**Record extracts:**
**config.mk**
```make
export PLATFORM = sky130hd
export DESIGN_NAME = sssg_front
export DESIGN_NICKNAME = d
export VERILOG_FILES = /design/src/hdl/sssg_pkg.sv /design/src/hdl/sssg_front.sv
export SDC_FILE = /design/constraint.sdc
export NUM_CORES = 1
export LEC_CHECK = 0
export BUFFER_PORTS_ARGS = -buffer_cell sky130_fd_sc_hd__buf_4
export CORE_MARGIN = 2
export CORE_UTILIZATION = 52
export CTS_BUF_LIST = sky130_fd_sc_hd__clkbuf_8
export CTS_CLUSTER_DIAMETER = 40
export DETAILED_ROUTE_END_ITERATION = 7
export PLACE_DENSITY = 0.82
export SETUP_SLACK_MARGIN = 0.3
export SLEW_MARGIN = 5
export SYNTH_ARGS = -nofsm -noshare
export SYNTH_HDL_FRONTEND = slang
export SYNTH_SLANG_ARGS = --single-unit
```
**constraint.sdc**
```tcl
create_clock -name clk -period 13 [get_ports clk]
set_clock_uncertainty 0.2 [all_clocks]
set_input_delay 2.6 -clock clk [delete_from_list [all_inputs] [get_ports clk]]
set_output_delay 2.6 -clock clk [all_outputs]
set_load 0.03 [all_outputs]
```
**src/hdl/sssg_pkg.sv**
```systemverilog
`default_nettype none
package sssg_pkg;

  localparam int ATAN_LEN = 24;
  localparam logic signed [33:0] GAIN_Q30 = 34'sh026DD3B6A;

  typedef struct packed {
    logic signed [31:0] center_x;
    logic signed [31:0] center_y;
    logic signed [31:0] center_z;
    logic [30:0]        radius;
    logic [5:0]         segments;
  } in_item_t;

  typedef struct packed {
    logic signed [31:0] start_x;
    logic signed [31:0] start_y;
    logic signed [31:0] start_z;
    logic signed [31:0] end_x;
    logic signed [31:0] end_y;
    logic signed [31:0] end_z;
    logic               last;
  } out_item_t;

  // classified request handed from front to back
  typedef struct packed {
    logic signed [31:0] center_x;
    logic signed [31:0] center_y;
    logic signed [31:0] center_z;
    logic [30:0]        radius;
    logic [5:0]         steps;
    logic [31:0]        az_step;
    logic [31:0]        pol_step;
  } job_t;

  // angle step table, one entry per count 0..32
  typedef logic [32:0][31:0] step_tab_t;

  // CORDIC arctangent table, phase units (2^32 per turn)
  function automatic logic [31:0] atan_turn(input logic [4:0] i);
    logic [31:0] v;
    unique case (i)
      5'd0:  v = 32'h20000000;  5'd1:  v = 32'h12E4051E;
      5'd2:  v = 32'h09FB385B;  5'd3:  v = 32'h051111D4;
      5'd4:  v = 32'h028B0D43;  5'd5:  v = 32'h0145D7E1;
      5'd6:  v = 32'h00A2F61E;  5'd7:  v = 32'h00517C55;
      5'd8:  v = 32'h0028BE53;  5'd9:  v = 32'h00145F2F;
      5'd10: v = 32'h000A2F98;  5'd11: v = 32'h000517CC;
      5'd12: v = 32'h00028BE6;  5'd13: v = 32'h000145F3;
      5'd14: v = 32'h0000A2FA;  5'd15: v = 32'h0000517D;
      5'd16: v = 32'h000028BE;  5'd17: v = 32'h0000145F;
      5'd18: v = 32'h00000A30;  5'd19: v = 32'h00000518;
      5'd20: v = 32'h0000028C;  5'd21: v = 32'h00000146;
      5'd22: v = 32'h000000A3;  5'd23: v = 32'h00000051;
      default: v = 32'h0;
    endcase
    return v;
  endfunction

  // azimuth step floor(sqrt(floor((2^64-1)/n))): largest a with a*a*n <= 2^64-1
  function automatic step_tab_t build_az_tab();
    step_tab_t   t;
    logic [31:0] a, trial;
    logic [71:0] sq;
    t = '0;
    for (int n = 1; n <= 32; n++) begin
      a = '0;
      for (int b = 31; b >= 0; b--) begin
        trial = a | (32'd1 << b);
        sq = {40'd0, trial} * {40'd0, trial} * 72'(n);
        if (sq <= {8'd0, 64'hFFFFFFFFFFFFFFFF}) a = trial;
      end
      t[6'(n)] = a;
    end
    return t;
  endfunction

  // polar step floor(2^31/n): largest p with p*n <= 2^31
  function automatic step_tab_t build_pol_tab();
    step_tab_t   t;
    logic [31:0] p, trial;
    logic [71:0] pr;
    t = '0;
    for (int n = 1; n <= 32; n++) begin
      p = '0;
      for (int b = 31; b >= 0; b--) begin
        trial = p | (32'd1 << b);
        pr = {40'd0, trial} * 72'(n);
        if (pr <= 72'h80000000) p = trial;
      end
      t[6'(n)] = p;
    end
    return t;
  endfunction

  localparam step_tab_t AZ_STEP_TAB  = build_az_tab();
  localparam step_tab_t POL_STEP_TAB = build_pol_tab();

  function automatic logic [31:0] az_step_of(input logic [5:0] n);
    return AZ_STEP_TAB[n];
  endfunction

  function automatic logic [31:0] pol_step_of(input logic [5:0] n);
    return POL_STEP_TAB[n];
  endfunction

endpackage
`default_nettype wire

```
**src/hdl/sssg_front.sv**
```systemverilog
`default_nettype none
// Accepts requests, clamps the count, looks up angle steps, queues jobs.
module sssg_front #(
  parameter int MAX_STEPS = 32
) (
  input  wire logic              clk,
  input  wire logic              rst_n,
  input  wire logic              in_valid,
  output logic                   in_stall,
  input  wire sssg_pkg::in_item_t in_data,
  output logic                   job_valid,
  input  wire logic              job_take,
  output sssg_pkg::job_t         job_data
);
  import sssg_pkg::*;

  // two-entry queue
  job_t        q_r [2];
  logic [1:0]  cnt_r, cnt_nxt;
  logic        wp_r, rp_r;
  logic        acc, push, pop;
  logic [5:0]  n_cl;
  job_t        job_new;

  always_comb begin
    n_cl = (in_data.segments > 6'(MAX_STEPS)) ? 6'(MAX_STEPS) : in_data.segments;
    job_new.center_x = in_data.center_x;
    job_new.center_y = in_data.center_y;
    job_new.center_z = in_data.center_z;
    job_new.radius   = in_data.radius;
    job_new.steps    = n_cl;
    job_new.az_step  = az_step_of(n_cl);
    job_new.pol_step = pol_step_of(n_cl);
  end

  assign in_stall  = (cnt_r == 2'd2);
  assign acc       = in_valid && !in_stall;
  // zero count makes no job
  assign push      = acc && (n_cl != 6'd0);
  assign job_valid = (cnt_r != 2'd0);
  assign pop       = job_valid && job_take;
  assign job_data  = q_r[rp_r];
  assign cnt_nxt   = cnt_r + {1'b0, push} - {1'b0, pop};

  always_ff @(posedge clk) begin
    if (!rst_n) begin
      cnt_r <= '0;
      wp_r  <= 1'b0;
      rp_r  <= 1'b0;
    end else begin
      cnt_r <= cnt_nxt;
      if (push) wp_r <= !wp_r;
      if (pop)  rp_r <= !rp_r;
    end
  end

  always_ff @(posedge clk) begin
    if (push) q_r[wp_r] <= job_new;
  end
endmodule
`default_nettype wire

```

--

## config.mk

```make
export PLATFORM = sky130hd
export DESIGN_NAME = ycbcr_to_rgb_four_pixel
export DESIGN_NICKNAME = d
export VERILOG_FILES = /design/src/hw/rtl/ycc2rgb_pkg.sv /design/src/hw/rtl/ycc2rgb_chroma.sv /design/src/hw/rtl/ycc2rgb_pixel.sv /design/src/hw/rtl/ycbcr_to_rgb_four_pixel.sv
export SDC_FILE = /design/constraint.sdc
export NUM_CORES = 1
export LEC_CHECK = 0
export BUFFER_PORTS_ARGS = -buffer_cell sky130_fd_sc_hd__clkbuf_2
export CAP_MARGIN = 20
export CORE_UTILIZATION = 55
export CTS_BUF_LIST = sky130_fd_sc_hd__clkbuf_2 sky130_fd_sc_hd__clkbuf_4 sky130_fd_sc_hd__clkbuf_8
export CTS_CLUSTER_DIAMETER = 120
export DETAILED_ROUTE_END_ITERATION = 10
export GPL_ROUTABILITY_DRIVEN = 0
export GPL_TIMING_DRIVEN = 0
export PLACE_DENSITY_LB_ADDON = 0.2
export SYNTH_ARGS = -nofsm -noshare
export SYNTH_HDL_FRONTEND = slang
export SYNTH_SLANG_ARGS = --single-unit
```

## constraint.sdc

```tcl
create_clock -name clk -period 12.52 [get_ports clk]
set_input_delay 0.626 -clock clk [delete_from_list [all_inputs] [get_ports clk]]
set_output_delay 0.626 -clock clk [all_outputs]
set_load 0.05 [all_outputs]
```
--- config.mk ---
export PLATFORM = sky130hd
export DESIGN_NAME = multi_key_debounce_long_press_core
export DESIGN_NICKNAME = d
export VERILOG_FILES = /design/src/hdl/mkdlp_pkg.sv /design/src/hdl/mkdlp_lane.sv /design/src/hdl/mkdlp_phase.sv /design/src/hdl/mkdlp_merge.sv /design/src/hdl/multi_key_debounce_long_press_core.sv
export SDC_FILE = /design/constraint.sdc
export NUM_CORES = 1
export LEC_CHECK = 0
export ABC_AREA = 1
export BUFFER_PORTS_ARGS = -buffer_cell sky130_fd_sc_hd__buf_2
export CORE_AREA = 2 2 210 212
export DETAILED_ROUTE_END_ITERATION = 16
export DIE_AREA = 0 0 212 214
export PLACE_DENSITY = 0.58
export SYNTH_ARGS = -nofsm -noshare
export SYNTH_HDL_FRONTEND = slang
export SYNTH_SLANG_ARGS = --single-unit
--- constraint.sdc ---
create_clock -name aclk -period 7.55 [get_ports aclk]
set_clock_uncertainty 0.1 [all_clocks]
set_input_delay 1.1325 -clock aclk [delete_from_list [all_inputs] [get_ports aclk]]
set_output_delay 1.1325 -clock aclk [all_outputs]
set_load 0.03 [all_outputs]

---

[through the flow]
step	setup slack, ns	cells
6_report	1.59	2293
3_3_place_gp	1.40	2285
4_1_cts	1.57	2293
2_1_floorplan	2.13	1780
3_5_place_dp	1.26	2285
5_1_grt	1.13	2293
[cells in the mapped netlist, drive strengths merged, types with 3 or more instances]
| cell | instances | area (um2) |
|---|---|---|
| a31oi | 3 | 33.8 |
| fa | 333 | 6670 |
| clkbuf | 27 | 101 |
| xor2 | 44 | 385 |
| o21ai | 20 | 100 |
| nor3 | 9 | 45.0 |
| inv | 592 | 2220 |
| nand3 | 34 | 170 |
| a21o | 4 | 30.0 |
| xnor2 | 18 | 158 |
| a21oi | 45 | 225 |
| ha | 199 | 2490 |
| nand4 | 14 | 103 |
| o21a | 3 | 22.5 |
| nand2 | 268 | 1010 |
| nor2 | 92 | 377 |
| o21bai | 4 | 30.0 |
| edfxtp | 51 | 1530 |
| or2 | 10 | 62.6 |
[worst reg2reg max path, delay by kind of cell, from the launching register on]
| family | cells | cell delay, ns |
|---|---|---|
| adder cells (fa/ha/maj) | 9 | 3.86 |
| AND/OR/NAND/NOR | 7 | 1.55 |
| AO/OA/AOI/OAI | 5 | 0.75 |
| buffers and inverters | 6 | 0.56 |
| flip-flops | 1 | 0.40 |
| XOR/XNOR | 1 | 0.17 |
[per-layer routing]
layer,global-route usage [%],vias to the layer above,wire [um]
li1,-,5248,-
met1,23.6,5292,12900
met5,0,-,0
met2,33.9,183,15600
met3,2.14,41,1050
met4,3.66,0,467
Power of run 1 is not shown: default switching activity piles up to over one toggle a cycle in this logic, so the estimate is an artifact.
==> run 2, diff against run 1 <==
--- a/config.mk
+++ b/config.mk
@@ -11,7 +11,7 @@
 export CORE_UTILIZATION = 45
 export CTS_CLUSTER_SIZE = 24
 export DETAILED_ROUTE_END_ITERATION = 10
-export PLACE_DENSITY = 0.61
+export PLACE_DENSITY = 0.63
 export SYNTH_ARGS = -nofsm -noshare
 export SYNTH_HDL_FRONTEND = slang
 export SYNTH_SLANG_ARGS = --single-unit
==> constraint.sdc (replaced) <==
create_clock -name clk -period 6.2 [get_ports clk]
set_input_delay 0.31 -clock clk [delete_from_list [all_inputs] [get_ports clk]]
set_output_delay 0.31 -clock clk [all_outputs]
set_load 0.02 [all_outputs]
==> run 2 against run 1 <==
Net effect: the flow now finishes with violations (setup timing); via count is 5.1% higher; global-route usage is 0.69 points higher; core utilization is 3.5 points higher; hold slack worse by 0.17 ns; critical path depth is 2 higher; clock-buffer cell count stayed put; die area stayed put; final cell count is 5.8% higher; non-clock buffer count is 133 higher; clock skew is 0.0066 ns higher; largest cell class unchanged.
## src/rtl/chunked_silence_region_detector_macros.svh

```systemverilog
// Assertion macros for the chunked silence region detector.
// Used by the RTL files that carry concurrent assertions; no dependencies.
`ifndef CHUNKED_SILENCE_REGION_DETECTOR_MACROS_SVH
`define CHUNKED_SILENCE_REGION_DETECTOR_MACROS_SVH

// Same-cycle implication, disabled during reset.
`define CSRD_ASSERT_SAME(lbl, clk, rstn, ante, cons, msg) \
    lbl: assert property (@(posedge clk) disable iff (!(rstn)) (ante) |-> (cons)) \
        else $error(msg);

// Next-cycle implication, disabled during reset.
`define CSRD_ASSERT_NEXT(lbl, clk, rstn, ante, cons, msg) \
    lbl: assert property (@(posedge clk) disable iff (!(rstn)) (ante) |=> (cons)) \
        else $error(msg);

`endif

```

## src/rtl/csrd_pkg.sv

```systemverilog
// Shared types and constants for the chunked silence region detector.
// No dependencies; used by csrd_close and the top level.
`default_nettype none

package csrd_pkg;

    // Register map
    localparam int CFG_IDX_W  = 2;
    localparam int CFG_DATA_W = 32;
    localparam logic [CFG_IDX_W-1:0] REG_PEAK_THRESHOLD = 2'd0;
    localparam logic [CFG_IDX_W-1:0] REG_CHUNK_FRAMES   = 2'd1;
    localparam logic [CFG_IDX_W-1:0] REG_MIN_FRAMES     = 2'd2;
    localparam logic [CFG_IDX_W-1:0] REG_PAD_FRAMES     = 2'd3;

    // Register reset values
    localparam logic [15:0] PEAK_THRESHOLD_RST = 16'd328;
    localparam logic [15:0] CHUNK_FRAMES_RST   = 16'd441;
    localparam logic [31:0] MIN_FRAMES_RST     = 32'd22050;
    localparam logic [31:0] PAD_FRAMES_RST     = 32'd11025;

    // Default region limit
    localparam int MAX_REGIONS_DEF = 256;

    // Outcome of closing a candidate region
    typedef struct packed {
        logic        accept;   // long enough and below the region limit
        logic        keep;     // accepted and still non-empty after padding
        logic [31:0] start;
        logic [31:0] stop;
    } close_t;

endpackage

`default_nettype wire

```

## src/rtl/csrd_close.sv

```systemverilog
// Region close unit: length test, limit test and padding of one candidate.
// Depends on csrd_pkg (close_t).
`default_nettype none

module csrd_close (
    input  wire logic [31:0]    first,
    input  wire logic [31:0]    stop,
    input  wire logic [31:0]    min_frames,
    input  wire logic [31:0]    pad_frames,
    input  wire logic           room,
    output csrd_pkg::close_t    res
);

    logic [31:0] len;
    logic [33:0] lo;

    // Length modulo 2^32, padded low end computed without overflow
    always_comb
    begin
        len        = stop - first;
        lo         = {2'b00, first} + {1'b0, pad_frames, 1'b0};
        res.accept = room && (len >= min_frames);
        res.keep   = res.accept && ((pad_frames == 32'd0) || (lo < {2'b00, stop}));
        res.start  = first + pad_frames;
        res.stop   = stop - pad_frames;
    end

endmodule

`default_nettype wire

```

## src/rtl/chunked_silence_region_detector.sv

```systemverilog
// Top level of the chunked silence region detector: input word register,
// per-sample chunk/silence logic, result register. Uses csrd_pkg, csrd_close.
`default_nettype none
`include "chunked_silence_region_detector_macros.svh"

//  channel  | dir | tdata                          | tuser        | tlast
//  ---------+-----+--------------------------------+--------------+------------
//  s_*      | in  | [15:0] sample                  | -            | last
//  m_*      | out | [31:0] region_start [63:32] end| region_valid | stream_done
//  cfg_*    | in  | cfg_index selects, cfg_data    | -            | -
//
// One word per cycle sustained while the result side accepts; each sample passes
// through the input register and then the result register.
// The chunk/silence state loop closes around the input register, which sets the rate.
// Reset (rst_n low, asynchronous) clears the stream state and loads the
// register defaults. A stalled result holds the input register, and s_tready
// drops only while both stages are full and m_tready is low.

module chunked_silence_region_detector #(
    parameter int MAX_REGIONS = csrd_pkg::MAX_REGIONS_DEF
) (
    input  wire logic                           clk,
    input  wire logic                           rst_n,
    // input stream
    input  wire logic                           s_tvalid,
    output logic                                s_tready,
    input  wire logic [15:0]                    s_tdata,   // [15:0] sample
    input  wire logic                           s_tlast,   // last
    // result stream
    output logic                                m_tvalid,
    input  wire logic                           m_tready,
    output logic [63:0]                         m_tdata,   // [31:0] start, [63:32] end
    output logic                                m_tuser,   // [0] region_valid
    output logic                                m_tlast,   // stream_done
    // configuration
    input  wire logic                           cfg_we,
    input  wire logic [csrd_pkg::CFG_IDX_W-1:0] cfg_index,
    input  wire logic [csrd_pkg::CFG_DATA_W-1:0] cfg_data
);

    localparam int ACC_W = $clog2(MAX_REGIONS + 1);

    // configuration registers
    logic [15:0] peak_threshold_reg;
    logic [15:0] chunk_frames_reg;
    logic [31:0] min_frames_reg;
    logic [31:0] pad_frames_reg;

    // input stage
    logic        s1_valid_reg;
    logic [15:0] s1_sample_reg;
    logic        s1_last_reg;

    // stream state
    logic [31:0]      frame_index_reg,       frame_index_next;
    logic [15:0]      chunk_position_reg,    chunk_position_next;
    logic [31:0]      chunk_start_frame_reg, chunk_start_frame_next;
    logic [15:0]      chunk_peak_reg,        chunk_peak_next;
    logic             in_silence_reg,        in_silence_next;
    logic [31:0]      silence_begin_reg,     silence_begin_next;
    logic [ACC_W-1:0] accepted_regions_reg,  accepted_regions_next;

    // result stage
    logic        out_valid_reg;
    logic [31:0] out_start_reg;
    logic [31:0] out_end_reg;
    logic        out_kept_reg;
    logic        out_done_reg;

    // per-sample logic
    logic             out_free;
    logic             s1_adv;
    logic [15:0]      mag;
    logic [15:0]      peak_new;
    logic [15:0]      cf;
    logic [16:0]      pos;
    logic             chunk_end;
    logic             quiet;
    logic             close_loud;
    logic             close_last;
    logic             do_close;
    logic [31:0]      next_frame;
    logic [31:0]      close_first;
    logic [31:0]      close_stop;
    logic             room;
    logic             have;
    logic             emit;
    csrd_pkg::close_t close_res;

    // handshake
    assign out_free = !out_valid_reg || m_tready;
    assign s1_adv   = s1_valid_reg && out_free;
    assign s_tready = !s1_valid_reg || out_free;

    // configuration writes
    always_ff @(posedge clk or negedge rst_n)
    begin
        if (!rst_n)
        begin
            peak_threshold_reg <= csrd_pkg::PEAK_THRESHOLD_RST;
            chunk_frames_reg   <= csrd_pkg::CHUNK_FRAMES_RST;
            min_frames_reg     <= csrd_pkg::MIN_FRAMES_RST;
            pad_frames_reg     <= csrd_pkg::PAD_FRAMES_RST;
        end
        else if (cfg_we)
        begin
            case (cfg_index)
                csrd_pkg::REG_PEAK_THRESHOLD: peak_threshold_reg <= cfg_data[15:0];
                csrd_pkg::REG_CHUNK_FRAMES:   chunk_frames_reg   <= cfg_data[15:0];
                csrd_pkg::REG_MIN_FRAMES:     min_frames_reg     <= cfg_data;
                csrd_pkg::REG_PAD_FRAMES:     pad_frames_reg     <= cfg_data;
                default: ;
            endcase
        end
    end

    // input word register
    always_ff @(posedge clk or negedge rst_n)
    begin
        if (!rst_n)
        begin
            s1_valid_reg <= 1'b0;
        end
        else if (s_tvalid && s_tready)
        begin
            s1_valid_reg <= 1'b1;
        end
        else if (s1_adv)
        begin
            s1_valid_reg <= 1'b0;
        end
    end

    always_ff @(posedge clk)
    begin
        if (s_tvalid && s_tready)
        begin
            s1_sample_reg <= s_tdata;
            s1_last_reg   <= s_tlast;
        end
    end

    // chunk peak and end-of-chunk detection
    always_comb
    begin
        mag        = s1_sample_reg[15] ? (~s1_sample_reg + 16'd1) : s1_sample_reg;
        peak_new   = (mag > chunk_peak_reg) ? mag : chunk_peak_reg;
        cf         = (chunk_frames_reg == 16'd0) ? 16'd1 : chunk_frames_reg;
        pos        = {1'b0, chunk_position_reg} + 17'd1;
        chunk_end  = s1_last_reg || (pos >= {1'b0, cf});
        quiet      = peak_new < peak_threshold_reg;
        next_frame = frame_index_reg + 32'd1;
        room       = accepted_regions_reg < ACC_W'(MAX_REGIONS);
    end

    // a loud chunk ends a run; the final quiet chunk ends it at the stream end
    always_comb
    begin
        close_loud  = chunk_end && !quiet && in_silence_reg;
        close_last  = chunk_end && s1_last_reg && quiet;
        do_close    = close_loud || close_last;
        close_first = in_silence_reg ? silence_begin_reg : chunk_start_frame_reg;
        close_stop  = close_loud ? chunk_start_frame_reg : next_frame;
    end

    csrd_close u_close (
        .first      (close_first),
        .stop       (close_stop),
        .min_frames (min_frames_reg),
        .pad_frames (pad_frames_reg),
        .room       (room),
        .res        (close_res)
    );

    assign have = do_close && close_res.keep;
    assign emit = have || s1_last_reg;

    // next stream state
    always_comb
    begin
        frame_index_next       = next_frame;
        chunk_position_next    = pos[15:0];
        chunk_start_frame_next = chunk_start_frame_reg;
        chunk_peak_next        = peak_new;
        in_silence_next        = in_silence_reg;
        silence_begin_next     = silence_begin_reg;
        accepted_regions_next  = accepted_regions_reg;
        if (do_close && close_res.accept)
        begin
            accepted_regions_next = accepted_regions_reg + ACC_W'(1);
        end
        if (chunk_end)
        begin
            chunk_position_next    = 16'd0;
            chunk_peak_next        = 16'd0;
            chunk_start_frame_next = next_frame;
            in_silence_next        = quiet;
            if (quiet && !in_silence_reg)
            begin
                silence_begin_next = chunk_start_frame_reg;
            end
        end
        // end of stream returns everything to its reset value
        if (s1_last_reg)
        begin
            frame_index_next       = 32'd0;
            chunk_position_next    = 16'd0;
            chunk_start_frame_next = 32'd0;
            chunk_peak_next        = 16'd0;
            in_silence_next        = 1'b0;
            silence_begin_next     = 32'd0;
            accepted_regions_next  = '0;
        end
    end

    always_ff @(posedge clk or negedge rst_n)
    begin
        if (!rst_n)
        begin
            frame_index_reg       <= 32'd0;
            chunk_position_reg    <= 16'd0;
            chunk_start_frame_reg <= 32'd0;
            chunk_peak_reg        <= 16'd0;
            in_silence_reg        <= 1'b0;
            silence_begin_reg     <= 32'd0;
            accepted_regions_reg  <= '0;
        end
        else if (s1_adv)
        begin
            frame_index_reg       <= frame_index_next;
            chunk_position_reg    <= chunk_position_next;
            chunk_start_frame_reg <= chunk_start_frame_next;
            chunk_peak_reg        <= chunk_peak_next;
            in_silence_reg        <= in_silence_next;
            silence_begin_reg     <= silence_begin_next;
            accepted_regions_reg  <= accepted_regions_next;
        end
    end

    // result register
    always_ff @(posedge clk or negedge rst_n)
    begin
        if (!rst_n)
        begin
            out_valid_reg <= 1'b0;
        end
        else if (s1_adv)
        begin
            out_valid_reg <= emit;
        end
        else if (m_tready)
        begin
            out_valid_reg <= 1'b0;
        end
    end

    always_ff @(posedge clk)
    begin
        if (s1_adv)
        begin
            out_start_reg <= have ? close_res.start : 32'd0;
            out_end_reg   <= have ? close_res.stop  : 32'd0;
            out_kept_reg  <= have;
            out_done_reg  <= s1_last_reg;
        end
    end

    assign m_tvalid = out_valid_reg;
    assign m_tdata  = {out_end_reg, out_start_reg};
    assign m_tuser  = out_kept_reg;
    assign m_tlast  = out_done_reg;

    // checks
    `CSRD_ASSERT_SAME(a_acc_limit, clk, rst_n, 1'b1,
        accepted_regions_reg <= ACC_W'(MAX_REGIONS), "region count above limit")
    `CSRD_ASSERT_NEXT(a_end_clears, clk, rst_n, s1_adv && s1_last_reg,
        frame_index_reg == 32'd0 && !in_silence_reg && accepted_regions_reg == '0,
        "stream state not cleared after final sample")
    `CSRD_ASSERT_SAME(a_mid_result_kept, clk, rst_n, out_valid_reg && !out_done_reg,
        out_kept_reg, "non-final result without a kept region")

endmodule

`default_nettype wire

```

**Work instruction:**
Each line of the material that has "layer" in it should be counted; reply with that number alone.

**Exercise output:**
2